- Exercise requirements: In the listing below, find each line that holds the string "reset" and copy it.

....

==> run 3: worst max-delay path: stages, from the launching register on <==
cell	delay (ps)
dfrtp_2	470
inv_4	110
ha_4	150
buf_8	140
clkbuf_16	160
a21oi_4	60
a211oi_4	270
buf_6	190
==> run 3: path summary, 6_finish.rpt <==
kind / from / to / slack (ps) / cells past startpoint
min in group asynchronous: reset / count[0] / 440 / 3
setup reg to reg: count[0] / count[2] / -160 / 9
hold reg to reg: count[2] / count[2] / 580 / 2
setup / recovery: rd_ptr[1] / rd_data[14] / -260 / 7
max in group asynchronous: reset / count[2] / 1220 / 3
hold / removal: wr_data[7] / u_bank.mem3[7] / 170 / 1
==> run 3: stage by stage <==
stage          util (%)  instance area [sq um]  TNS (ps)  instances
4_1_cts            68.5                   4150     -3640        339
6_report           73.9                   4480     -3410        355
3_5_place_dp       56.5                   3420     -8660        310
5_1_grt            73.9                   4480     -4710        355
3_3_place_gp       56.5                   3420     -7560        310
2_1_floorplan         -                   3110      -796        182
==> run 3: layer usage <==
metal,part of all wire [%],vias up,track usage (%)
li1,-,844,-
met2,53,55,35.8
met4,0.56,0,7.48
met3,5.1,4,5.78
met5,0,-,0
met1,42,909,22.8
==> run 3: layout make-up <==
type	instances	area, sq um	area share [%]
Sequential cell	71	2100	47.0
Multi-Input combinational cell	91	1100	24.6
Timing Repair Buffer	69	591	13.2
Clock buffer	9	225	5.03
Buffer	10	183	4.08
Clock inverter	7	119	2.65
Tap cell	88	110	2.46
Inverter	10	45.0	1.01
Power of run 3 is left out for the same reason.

....

- Response to this task:
min in group asynchronous: reset / count[0] / 440 / 3
max in group asynchronous: reset / count[2] / 1220 / 3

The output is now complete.